Harrison said that financial reporters claimed that the numbers were down, but actually, we had a relatively large increase in claims. The discrepancy is tied to seasonally adjusted versus non-seasonally adjusted numbers; a look at the real, non-seasonally adjusted numbers reveals that last week was the first time in three months that we saw initial jobless claims rise.
Doing seasonal adjustment in extraordinary times like these gives you significant distortions of the data, Harrison said. He believes we are at a turning point in which the reopening has stalled and we’re seeing in the real-time data that the rollback is having a negative impact on the economy.

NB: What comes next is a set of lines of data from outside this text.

`config.mk`:
```
export PLATFORM = sky130hd
export DESIGN_NAME = channel_arbiter
export DESIGN_NICKNAME = d
export VERILOG_FILES = /design/src/rtl/channel_pkg.sv /design/src/rtl/slot_timer.sv /design/src/rtl/channel_arbiter.sv
export SDC_FILE = /design/constraint.sdc
export NUM_CORES = 1
export LEC_CHECK = 0
export BUFFER_PORTS_ARGS = -buffer_cell sky130_fd_sc_hd__buf_2
export CAP_MARGIN = 20
export CORE_UTILIZATION = 30
export DETAILED_ROUTE_END_ITERATION = 10
export MAX_ROUTING_LAYER = met4
export SYNTH_ARGS = -nofsm -noshare
export SYNTH_HDL_FRONTEND = slang
export SYNTH_SLANG_ARGS = --single-unit
```
`constraint.sdc`:
```
create_clock -name clk -period 2.8 [get_ports clk]
set_input_delay 0.14 -clock clk [delete_from_list [all_inputs] [get_ports clk]]
set_output_delay 0.14 -clock clk [all_outputs]
set_load 0.005 [all_outputs]
```
`src/rtl/channel_pkg.sv`:
```
// Shared types and default parameters for the two-transmitter channel arbiter.
package channel_pkg;

    typedef enum logic [2:0] {
        ST_IDLE     = 3'd0,
        ST_FLUSH_HI = 3'd1,
        ST_FLUSH_LO = 3'd2,
        ST_DATA_HI  = 3'd3,
        ST_DATA_LO  = 3'd4,
        ST_DONE     = 3'd5
    } state_e;

    typedef logic signed [1:0] symbol_t;

    localparam int DEF_FRAME_LEN   = 10;
    localparam int DEF_FLUSH_SYMS  = 6;
    localparam int DEF_START_WIDTH = 4;
    localparam int DEF_GAP_CYCLES  = 2;

    function automatic logic [1:0] onehot(input logic idx);
        return idx ? 2'b10 : 2'b01;
    endfunction

endpackage

```
`src/rtl/slot_timer.sv`:
```
// Counts the cycles of one symbol slot: START_WIDTH high cycles then GAP_CYCLES low cycles.
module slot_timer #(
    parameter int START_WIDTH = 4,
    parameter int GAP_CYCLES  = 2
) (
    input  logic clk,
    input  logic reset,
    input  logic load,
    output logic hi_phase,
    output logic slot_end
);

    localparam int PERIOD = START_WIDTH + GAP_CYCLES;
    localparam int CW     = $clog2(PERIOD);

    logic [CW-1:0] cnt;
    logic [CW-1:0] cnt_nx;

    // slot_end describes the current cycle; hi_phase looks ahead to the next one
    // so the arbiter can register chan_start without a cycle of lag.
    assign slot_end = (cnt == CW'(PERIOD - 1));
    assign hi_phase = (cnt_nx < CW'(START_WIDTH));

    always_comb begin
        cnt_nx = cnt + CW'(1);
        if (load || slot_end) begin
            cnt_nx = '0;
        end
    end

    always_ff @(posedge clk) begin
        if (reset) begin
            cnt <= '0;
        end else begin
            cnt <= cnt_nx;
        end
    end

endmodule

```
`src/rtl/channel_arbiter.sv`:
```
// Round-robin owner of the shared channel: grants fixed-length frames, drives slot-timed
// symbols, and prefixes zero symbols to flush the delay line when ownership changes.
module channel_arbiter
    import channel_pkg::*;
#(
    parameter int FRAME_LEN   = DEF_FRAME_LEN,
    parameter int START_WIDTH = DEF_START_WIDTH,
    parameter int GAP_CYCLES  = DEF_GAP_CYCLES,
    parameter int FLUSH_SYMS  = DEF_FLUSH_SYMS
) (
    input  logic        clk,
    input  logic        reset,
    input  logic [1:0]  req,
    input  symbol_t     sym0,
    input  symbol_t     sym1,
    output logic [1:0]  grant,
    output logic [1:0]  sym_ack,
    output logic        chan_start,
    output symbol_t     chan_sym,
    output logic        busy,
    output logic        frame_done
);

    localparam int MAX_SLOTS = (FRAME_LEN > FLUSH_SYMS) ? FRAME_LEN : FLUSH_SYMS;
    localparam int SLOT_W    = $clog2(MAX_SLOTS + 1);
    localparam logic [SLOT_W-1:0] FRAME_LAST = SLOT_W'(FRAME_LEN - 1);
    localparam logic [SLOT_W-1:0] FLUSH_LAST = (FLUSH_SYMS > 0) ? SLOT_W'(FLUSH_SYMS - 1) : '0;

    state_e              state, state_nx;
    logic                owner, owner_nx;
    logic                last_owner, last_owner_nx;
    logic                flush_pending, flush_pending_nx;
    logic [SLOT_W-1:0]   slot_cnt, slot_nx;
    logic [1:0]          grant_nx, ack_nx;
    logic                start_nx, done_nx, busy_nx;
    symbol_t             sym_nx;
    logic                pick;
    logic                timer_load;
    logic                hi_phase, slot_end;

    slot_timer #(
        .START_WIDTH(START_WIDTH),
        .GAP_CYCLES (GAP_CYCLES)
    ) u_slot_timer (
        .clk     (clk),
        .reset   (reset),
        .load    (timer_load),
        .hi_phase(hi_phase),
        .slot_end(slot_end)
    );

    // With both requests pending, the transmitter that did not own the last frame wins.
    assign pick = (req == 2'b11) ? ~last_owner : req[1];

    always_comb begin
        state_nx         = state;
        owner_nx         = owner;
        last_owner_nx    = last_owner;
        flush_pending_nx = flush_pending;
        slot_nx          = slot_cnt;
        grant_nx         = grant;
        ack_nx           = 2'b00;
        start_nx         = hi_phase;
        sym_nx           = chan_sym;
        done_nx          = 1'b0;
        timer_load       = 1'b0;

        case (state)
            ST_IDLE: begin
                start_nx = 1'b0;
                if (req != 2'b00) begin
                    owner_nx         = pick;
                    last_owner_nx    = pick;
                    flush_pending_nx = 1'b0;
                    grant_nx         = onehot(pick);
                    timer_load       = 1'b1;
                    start_nx         = 1'b1;
                    slot_nx          = '0;
                    if ((flush_pending || (pick != last_owner)) && (FLUSH_SYMS > 0)) begin
                        state_nx = ST_FLUSH_HI;
                        sym_nx   = '0;
                    end else begin
                        state_nx = ST_DATA_HI;
                        sym_nx   = pick ? sym1 : sym0;
                        ack_nx   = onehot(pick);
                    end
                end
            end

            ST_FLUSH_HI, ST_FLUSH_LO: begin
                if (slot_end) begin
                    if (slot_cnt == FLUSH_LAST) begin
                        slot_nx  = '0;
                        state_nx = ST_DATA_HI;
                        sym_nx   = owner ? sym1 : sym0;
                        ack_nx   = onehot(owner);
                    end else begin
                        slot_nx  = slot_cnt + SLOT_W'(1);
                        state_nx = ST_FLUSH_HI;
                    end
                end else begin
                    state_nx = hi_phase ? ST_FLUSH_HI : ST_FLUSH_LO;
                end
            end

            ST_DATA_HI, ST_DATA_LO: begin
                if (slot_end) begin
                    if (slot_cnt == FRAME_LAST) begin
                        state_nx = ST_DONE;
                        done_nx  = 1'b1;
                        grant_nx = 2'b00;
                        sym_nx   = '0;
                        start_nx = 1'b0;
                        slot_nx  = '0;
                    end else begin
                        slot_nx  = slot_cnt + SLOT_W'(1);
                        state_nx = ST_DATA_HI;
                        sym_nx   = owner ? sym1 : sym0;
                        ack_nx   = onehot(owner);
                    end
                end else begin
                    state_nx = hi_phase ? ST_DATA_HI : ST_DATA_LO;
                end
            end

            ST_DONE: begin
                start_nx = 1'b0;
                state_nx = ST_IDLE;
            end

            default: begin
                start_nx = 1'b0;
                state_nx = ST_IDLE;
            end
        endcase

        busy_nx = (state_nx != ST_IDLE);
    end

    always_ff @(posedge clk) begin
        if (reset) begin
            state         <= ST_IDLE;
            owner         <= 1'b0;
            last_owner    <= 1'b1;
            flush_pending <= 1'b1;
            slot_cnt      <= '0;
            grant         <= 2'b00;
            sym_ack       <= 2'b00;
            chan_start    <= 1'b0;
            chan_sym      <= '0;
            busy          <= 1'b0;
            frame_done    <= 1'b0;
        end else begin
            state         <= state_nx;
            owner         <= owner_nx;
            last_owner    <= last_owner_nx;
            flush_pending <= flush_pending_nx;
            slot_cnt      <= slot_nx;
            grant         <= grant_nx;
            sym_ack       <= ack_nx;
            chan_start    <= start_nx;
            chan_sym      <= sym_nx;
            busy          <= busy_nx;
            frame_done    <= done_nx;
        end
    end

endmodule

```
* After elaboration in Yosys (flattened, before gate mapping) *
Index checks and enable logic that the tools add are counted.

cells by class
  add/subtract/negate cells = 2
  $lt $le $gt $ge = 1
  eq/ne operators = 14
  mux-type cells = 45
  bitwise gates (word level) = 3
  reductions and logical operators = 14

operator list
  cell                                                              number
  2-bit two-way mux                                                 22
  4-bit two-way mux                                                 5
  3-bit two-way mux                                                 6
  2-bit one-hot mux with 3 select lines                             2
  4-bit one-hot mux with 3 select lines                             1
  3-bit one-hot mux with 3 select lines                             1
  4-bit AND reduction                                               2
  3-bit by 2-bit == test with 1-bit output (second input constant)  2
  3-bit == test (second input constant)                             2
  1-bit two-way mux                                                 6
  2-bit != test (second input constant)                             3
  3-bit nonzero test                                                2
  5-bit AND reduction                                               1
  4-bit by 1-bit adder with 4-bit output (second input constant)    1
  4-bit by 3-bit == test with 1-bit output (second input constant)  1
  4-bit == test (second input constant)                             1
  2-bit by 1-bit != test with 1-bit output (second input constant)  2
  2-bit one-hot mux with 2 select lines                             1
  2-bit nonzero test                                                2
  2-bit OR reduction                                                2
  3-bit by 1-bit adder with 3-bit output (second input constant)    1
  3-bit by 1-bit == test with 1-bit output (second input constant)  1
  3-bit zero test                                                   1
  3-bit < comparator (second input constant)                        1
  other kinds (7)                                                   10

storage, ports and cells
  bits in registers = 22
  bits of input ports = 8
  output and inout bits = 9
  word-level logic and storage cells = 91

* Longest topological paths before layout *
  word-level depth = 10
  gate-level depth with buffers = 7
  mapped depth without buffers = 7

* Cells and area by module *
Synthesis repeated with hierarchy kept, for this count alone.

second synthesis, totals
  cells, all modules = 150
  area, all modules = 1316.3 um^2

modules (own cells, without submodules)
  module           times used  cells each  area each (um^2)  sequential area each (um^2)
  channel_arbiter  1           135         1166.1            380.4
  slot_timer       1           15          150.1             60.1

* Least setup slack after synthesis *
OpenSTA, ideal clock, no wires.

  kind = reg2reg
  start point = register state[0]
  end point = register state[1]
  setup time = 0.124 ns
  arrival = 1.339 ns
  required time = 2.676 ns
  setup slack = 1.338 ns
  stages on the path, launching flop included = 7
  path buffers = 1
  period minus slack after synthesis = 1.462 ns
  cells stage by stage = dfxtp_1 > buf_6 > or3_4 > nor2_8 > o22ai_1 > a222oi_1 > nor2_1

between the ends
  word-level cells in the longest chain between the ends = 8
  elaborated cells on any way between the ends = 16
  those cells by class = order compare: 1; eq/ne: 4; mux: 7; reduce/logical: 4

ends and longest elaborated chain
  item                                                    line                                            text
  start: declaration                                      channel_arbiter.sv:29                           state_e state, state_nx;
  start signal: assignment                                channel_arbiter.sv:154                          state <= state_nx;
  3-bit zero test                                         channel_arbiter.sv:68                           case (state)
  1-bit two-way mux                                       channel_arbiter.sv:68
  1-bit logical OR                                        slot_timer.sv:26                                if (load || slot_end) begin
  3-bit two-way mux                                       slot_timer.sv:26
  3-bit < comparator                                      slot_timer.sv:22                                assign hi_phase = (cnt_nx < CW'(START_WIDTH));
  3-bit two-way mux or 2-bit two-way mux (tied branches)  channel_arbiter.sv:122, channel_arbiter.sv:102
  3-bit two-way mux, on equally long branches             channel_arbiter.sv:107, channel_arbiter.sv:91
  3-bit one-hot mux with 3 select lines (*)               channel_arbiter.sv:68

Mark *: on every way between the ends. The rest lies on a longest branch, timed or not.
A chain may end at the register's enable or synchronous reset.

* Worst setup path in the final report *
  start point = register u_slot_timer.cnt[0]
  end point = register chan_sym[0]

between the ends
  word-level cells in the longest chain between the ends = 3
  elaborated cells on any way between the ends = 4
  those cells by class = eq/ne: 3; reduce/logical: 1

ends and longest elaborated chain
  item                                                       line                    text
  start: declaration                                         slot_timer.sv:16        logic [CW-1:0] cnt;
  start signal: assignment                                   slot_timer.sv:35        cnt <= cnt_nx;
  3-bit == test (*)                                          slot_timer.sv:21        assign slot_end = (cnt == CW'(PERIOD - 1));
  2-bit by 1-bit != test with 1-bit output (no source line)  -
  5-bit AND reduction (no source line) (*)                   -
  end signal: assignment                                     channel_arbiter.sv:162  chan_sym <= sym_nx;
  end: declaration                                           channel_arbiter.sv:19   output symbol_t chan_sym,

Marked as above.

==> metrics.txt <==
# TYPE chip_impl_metric gauge
chip_impl_metric{name="synthesis.area",unit="mm²"} 0.00118
chip_impl_metric{name="gp_congestion",unit=""} 0.819
chip_impl_metric{name="final.period_utilization",unit="%"} 59.8
chip_impl_metric{name="timing_hold_violations_final",unit=""} 0
chip_impl_info{name="clock_tree_from_tritoncts",value="built"} 1
chip_impl_metric{name="max_slew.worst_pin.slew",unit="ns"} 0.410
chip_impl_metric{name="detailed_place_hpwl",unit="µm"} 2060
chip_impl_metric{name="dr.first_iter.drc_count",unit=""} 47
chip_impl_metric{name="cts.path.max_buffers",unit=""} 2
chip_impl_info{name="worstSetupStartpointType",value="flop"} 1
chip_impl_metric{name="initial_core_util",unit="%"} 31.7
chip_impl_metric{name="final_max_slew_viol_count",unit=""} 0
chip_impl_metric{name="power_density",unit="mW/mm²"} 553
chip_impl_info{name="synthTopCellsByCount",value="sky130_fd_sc_hd__dfxtp_1 (22), sky130_fd_sc_hd__nor2_1 (15), sky130_fd_sc_hd__a21oi_1 (9)"} 1
chip_impl_metric{name="worst-endpoint-arrival",unit="ns"} 1.82
chip_impl_metric{name="reg2reg_slack",unit="ns"} 1.12
chip_impl_metric{name="placeableCoreArea",unit="mm²"} 0.00372
chip_impl_metric{name="post_route_drc",unit=""} 0
chip_impl_metric{name="drt_first_pass_iters",unit=""} 4
chip_impl_info{name="synthMostInstantiatedCell",value="sky130_fd_sc_hd__dfxtp_1"} 1
chip_impl_info{name="critical_path.cell_chain",value="ha_1 -> nand2_1 -> o31ai_1 -> o21ai_1 -> nor3_1 -> nor3_1"} 1
chip_impl_info{name="ys_dominant_reg_cell",value="sky130_fd_sc_hd__dfxtp_1"} 1
chip_impl_metric{name="cts_num_sinks",unit=""} 22
chip_impl_metric{name="globalRouteTotalUtil",unit="%"} 14.4
chip_impl_info{name="hold_path_startpoint",value="req[0]"} 1
chip_impl_info{name="most_area_hungry_cell_type_in_the_yosys_netlist",value="sky130_fd_sc_hd__dfxtp_1"} 1
chip_impl_metric{name="die_x",unit="µm"} 64.6
chip_impl_metric{name="post-cts-setup-buffer-count",unit=""} 0
chip_impl_metric{name="layout_cell_share_with_drive_strength_beyond_1",unit="%"} 17.8
chip_impl_metric{name="buffer_ports.inserted",unit=""} 16
chip_impl_info{name="critical-path-slowest-cell",value="sky130_fd_sc_hd__dfxtp_1"} 1
chip_impl_metric{name="grt_start_max_net_pins",unit=""} 18
chip_impl_metric{name="wp_data_required",unit="ns"} 2.95
chip_impl_metric{name="clkLatencyLatePin",unit="ns"} 0.27
chip_impl_metric{name="post-route-worst-setup-slack",unit="ns"} 1.12
chip_impl_metric{name="routed_via_density",unit=""} 5.20
chip_impl_metric{name="timing.final.crit_period",unit="ns"} 1.68
chip_impl_info{name="root_buffer",value="sky130_fd_sc_hd__clkbuf_8"} 1
chip_impl_metric{name="global_route.overflow_total",unit=""} 0
chip_impl_metric{name="synth_enable_flop_cells",unit=""} 0
chip_impl_info{name="critical_path.endpoint_type",value="flop"} 1
chip_impl_metric{name="post_detailed_route_wirelength_per_cell",unit="µm"} 13.2
chip_impl_metric{name="synth_seq_area_share",unit="%"} 37.4
chip_impl_metric{name="synth_top_cell_area_share",unit="%"} 37.4
chip_impl_metric{name="antenna_violating_nets_post_route",unit=""} 0
chip_impl_metric{name="flow.area_growth_from_synthesis",unit="%"} 15.5
chip_impl_info{name="min-delay-path-class",value="in2reg"} 1
chip_impl_metric{name="cts-resized-gates",unit=""} 0
chip_impl_metric{name="die_area",unit="mm²"} 0.00418
chip_impl_metric{name="final_area",unit="mm²"} 0.00136
chip_impl_info{name="most_area_consuming_cells_after_synthesis",value="sky130_fd_sc_hd__dfxtp_1 (37%), sky130_fd_sc_hd__mux2i_1 (5.1%), sky130_fd_sc_hd__nor2_1 (4.8%), sky130_fd_sc_hd__ha_1 (4.3%), sky130_fd_sc_hd__a21oi_1 (3.8%)"} 1
chip_impl_metric{name="vdd_ir_drop_max",unit="V"} 0.000229
chip_impl_metric{name="finalCoreUtilization",unit="%"} 36.6
chip_impl_metric{name="maximum_clock_skew_at_final_layout",unit="ns"} 0.00414
chip_impl_metric{name="mappedNetlistNets",unit=""} 149
chip_impl_metric{name="number_of_antenna_violations_at_the_first_check_in_global_routing",unit=""} 0
chip_impl_metric{name="slowest_delay",unit="ns"} 0.37
chip_impl_metric{name="path_max_fanout",unit=""} 6
chip_impl_metric{name="floorplan.io_pins",unit=""} 17
chip_impl_metric{name="power.leakage",unit="nW"} 0.526
chip_impl_info{name="rr_startpoint",value="u_slot_timer.cnt[0]$_SDFF_PP0_"} 1
chip_impl_metric{name="max_clock_freq",unit="MHz"} 597
chip_impl_metric{name="std_cell_rows",unit=""} 22
chip_impl_metric{name="worst_slew_margin_rel",unit="%"} 71.9
chip_impl_metric{name="post-place-cells",unit=""} 196
chip_impl_metric{name="worst-path-buf-inv",unit=""} 0
chip_impl_metric{name="synth_register_bits",unit=""} 22
chip_impl_metric{name="async_reset_ff_share",unit="%"} 0
chip_impl_metric{name="postRouteWirelength",unit="µm"} 2640
chip_impl_metric{name="preCtsSetupSlack",unit="ns"} 1.12
chip_impl_metric{name="clock_tree.htree_level_count",unit=""} 1
chip_impl_metric{name="synth.yosys.warnings",unit=""} 0
chip_impl_metric{name="tritoncts.num_buffers",unit=""} 3
chip_impl_info{name="setup.worst_path.class",value="reg2reg"} 1
chip_impl_metric{name="insertedDiodeCount",unit=""} 0
chip_impl_metric{name="chipHeight",unit="µm"} 64.6
chip_impl_info{name="grt_setup_unrepaired",value="false"} 1
chip_impl_metric{name="postPlaceCellArea",unit="mm²"} 0.00129
chip_impl_metric{name="worst_setup_hold_path_clk_slew",unit="ns"} 0.08
chip_impl_metric{name="setup-tns-final",unit="ns"} 0
chip_impl_info{name="outcome",value="completed"} 1
chip_impl_metric{name="report.final.setup_viol",unit=""} 0
chip_impl_metric{name="num-nets-final",unit=""} 165
chip_impl_metric{name="grt_pass1_vias",unit=""} 1007
chip_impl_metric{name="timing.max_cap.violations",unit=""} 0
chip_impl_metric{name="synthesis.instances",unit=""} 137
chip_impl_metric{name="fin_cells",unit=""} 200
chip_impl_metric{name="count_of_hold_fix_buffers_inserted_at_cts",unit=""} 0
chip_impl_metric{name="syn_area_per_cell",unit="µm²"} 8.59
chip_impl_metric{name="global_route_wire_length_before_repair",unit="µm"} 4510
chip_impl_metric{name="num_vias",unit=""} 1040
chip_impl_info{name="timing.critical_path.max_delay_family",value="compound AO/OA/AOI/OAI gates"} 1
chip_impl_info{name="crit_top_cell",value="sky130_fd_sc_hd__nor3_1"} 1
chip_impl_info{name="worst_setup_path_startpoint",value="u_slot_timer.cnt[0]$_SDFF_PP0_"} 1
chip_impl_metric{name="synth_cell_type_count",unit=""} 42
## per-layer routing
layer	part of all wire [%]	global-route usage (%)	up-vias
li1	-	-	530
met3	3.1	4.23	2
met1	46	16.1	493
met2	51	25.5	15
met5	0	-	-
met4	0.30	2.50	0
## stage by stage
| stage | total power, mW | hold slack [ns] |
|---|---|---|
| after floorplan | 0.428 | 0.287 |
| after global placement | 0.454 | 0.445 |
| after detailed placement | 0.460 | 0.478 |
| after CTS | 0.760 | 0.201 |
| after global routing | 0.791 | 0.198 |
| final | 0.752 | 0.204 |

That negative impact could get worse if the Pandemic Unemployment Assistance (PUA) program is allowed to expire at the end of the month, Harrison said. He referenced a JP Morgan study that showed unemployed households increased spending beyond pre-unemployment levels once they started receiving benefits under the program.
That tells him three things, he said. First, if the PUA program ends, the U.S. will fall back into recession and the numbers will roll over and go negative. Second, it says that the marginal propensity to consume is much greater in lower income households. And finally, Harrison said it shows that the massive fiscal deficits are preventing an economic depression.
Of course, the financial economy continues to outperform despite the effects being felt across the real economy. Harrison said this is evident in the earnings reports of U.S. banks. The ones most leveraged to the real economy, the consumer banks, are suffering. Meanwhile, the investment banks, which are leveraged to the financial economy, are doing really well.
With nearly $33 billion in loan loss reserves provisioned across the commercial banking sector – the most since the great financial crisis – it is clear that commercial banks are downbeat about the economy.
Whether the underperformance of the real economy will translate into the financial economy remains to be seen, Harrison said.